_Task objective_: Each record is to be printed exactly as given, down to the last mark.

_Records to use_:

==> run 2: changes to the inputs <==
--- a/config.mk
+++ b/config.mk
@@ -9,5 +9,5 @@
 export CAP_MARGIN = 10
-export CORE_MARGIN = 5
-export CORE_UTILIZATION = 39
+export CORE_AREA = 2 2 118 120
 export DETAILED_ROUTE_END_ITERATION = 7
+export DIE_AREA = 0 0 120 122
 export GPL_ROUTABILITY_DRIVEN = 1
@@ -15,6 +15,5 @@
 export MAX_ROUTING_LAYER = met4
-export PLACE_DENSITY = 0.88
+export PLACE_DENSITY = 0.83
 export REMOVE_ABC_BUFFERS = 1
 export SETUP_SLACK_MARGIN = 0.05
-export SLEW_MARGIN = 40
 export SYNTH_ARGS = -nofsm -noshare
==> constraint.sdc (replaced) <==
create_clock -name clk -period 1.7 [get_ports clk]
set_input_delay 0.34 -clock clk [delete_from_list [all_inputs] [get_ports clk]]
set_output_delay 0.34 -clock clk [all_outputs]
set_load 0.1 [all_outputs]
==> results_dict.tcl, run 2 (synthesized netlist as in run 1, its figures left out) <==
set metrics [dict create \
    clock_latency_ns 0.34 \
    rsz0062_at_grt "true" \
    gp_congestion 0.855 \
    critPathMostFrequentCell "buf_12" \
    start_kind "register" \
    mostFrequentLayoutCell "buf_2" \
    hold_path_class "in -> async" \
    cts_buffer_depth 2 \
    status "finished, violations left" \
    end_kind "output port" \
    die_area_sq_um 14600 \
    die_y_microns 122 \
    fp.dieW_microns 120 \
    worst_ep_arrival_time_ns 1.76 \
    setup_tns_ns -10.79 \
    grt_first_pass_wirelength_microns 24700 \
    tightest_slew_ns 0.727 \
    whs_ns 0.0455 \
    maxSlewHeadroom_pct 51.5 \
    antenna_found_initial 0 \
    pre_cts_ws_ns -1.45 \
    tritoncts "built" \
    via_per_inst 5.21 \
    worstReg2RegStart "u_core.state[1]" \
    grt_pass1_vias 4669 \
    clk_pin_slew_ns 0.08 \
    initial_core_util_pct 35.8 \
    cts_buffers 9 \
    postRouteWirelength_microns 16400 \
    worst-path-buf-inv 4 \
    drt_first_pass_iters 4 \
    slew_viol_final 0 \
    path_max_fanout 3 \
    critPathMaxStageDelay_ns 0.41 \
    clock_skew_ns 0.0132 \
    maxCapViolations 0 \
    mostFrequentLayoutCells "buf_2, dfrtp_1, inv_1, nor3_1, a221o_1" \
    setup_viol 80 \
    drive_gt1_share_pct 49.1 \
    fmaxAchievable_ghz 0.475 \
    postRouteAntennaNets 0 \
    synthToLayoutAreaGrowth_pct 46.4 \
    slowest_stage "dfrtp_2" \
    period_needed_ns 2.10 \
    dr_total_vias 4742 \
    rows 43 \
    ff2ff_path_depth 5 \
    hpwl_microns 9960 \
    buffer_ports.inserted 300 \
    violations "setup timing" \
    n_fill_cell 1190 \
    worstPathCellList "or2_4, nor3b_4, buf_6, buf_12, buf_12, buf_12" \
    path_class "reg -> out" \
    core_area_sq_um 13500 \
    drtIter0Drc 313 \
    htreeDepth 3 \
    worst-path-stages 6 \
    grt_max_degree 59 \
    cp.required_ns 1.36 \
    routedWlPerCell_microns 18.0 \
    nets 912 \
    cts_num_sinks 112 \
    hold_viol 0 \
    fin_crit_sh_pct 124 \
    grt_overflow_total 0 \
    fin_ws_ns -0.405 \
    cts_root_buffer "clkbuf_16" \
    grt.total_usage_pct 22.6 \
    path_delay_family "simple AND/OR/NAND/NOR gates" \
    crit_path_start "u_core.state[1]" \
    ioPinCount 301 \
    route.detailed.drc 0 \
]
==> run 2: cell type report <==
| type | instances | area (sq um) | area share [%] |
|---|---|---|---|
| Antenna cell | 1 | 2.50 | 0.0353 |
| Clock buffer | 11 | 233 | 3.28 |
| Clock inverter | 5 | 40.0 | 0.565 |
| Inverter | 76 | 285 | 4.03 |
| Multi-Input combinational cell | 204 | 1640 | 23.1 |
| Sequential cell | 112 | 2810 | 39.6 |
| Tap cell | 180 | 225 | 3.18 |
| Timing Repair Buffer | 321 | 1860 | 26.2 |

_Exercise response_:
==> run 2: changes to the inputs <==
--- a/config.mk
+++ b/config.mk
@@ -9,5 +9,5 @@
 export CAP_MARGIN = 10
-export CORE_MARGIN = 5
-export CORE_UTILIZATION = 39
+export CORE_AREA = 2 2 118 120
 export DETAILED_ROUTE_END_ITERATION = 7
+export DIE_AREA = 0 0 120 122
 export GPL_ROUTABILITY_DRIVEN = 1
@@ -15,6 +15,5 @@
 export MAX_ROUTING_LAYER = met4
-export PLACE_DENSITY = 0.88
+export PLACE_DENSITY = 0.83
 export REMOVE_ABC_BUFFERS = 1
 export SETUP_SLACK_MARGIN = 0.05
-export SLEW_MARGIN = 40
 export SYNTH_ARGS = -nofsm -noshare
==> constraint.sdc (replaced) <==
create_clock -name clk -period 1.7 [get_ports clk]
set_input_delay 0.34 -clock clk [delete_from_list [all_inputs] [get_ports clk]]
set_output_delay 0.34 -clock clk [all_outputs]
set_load 0.1 [all_outputs]
==> results_dict.tcl, run 2 (synthesized netlist as in run 1, its figures left out) <==
set metrics [dict create \
    clock_latency_ns 0.34 \
    rsz0062_at_grt "true" \
    gp_congestion 0.855 \
    critPathMostFrequentCell "buf_12" \
    start_kind "register" \
    mostFrequentLayoutCell "buf_2" \
    hold_path_class "in -> async" \
    cts_buffer_depth 2 \
    status "finished, violations left" \
    end_kind "output port" \
    die_area_sq_um 14600 \
    die_y_microns 122 \
    fp.dieW_microns 120 \
    worst_ep_arrival_time_ns 1.76 \
    setup_tns_ns -10.79 \
    grt_first_pass_wirelength_microns 24700 \
    tightest_slew_ns 0.727 \
    whs_ns 0.0455 \
    maxSlewHeadroom_pct 51.5 \
    antenna_found_initial 0 \
    pre_cts_ws_ns -1.45 \
    tritoncts "built" \
    via_per_inst 5.21 \
    worstReg2RegStart "u_core.state[1]" \
    grt_pass1_vias 4669 \
    clk_pin_slew_ns 0.08 \
    initial_core_util_pct 35.8 \
    cts_buffers 9 \
    postRouteWirelength_microns 16400 \
    worst-path-buf-inv 4 \
    drt_first_pass_iters 4 \
    slew_viol_final 0 \
    path_max_fanout 3 \
    critPathMaxStageDelay_ns 0.41 \
    clock_skew_ns 0.0132 \
    maxCapViolations 0 \
    mostFrequentLayoutCells "buf_2, dfrtp_1, inv_1, nor3_1, a221o_1" \
    setup_viol 80 \
    drive_gt1_share_pct 49.1 \
    fmaxAchievable_ghz 0.475 \
    postRouteAntennaNets 0 \
    synthToLayoutAreaGrowth_pct 46.4 \
    slowest_stage "dfrtp_2" \
    period_needed_ns 2.10 \
    dr_total_vias 4742 \
    rows 43 \
    ff2ff_path_depth 5 \
    hpwl_microns 9960 \
    buffer_ports.inserted 300 \
    violations "setup timing" \
    n_fill_cell 1190 \
    worstPathCellList "or2_4, nor3b_4, buf_6, buf_12, buf_12, buf_12" \
    path_class "reg -> out" \
    core_area_sq_um 13500 \
    drtIter0Drc 313 \
    htreeDepth 3 \
    worst-path-stages 6 \
    grt_max_degree 59 \
    cp.required_ns 1.36 \
    routedWlPerCell_microns 18.0 \
    nets 912 \
    cts_num_sinks 112 \
    hold_viol 0 \
    fin_crit_sh_pct 124 \
    grt_overflow_total 0 \
    fin_ws_ns -0.405 \
    cts_root_buffer "clkbuf_16" \
    grt.total_usage_pct 22.6 \
    path_delay_family "simple AND/OR/NAND/NOR gates" \
    crit_path_start "u_core.state[1]" \
    ioPinCount 301 \
    route.detailed.drc 0 \
]
==> run 2: cell type report <==
| type | instances | area (sq um) | area share [%] |
|---|---|---|---|
| Antenna cell | 1 | 2.50 | 0.0353 |
| Clock buffer | 11 | 233 | 3.28 |
| Clock inverter | 5 | 40.0 | 0.565 |
| Inverter | 76 | 285 | 4.03 |
| Multi-Input combinational cell | 204 | 1640 | 23.1 |
| Sequential cell | 112 | 2810 | 39.6 |
| Tap cell | 180 | 225 | 3.18 |
| Timing Repair Buffer | 321 | 1860 | 26.2 |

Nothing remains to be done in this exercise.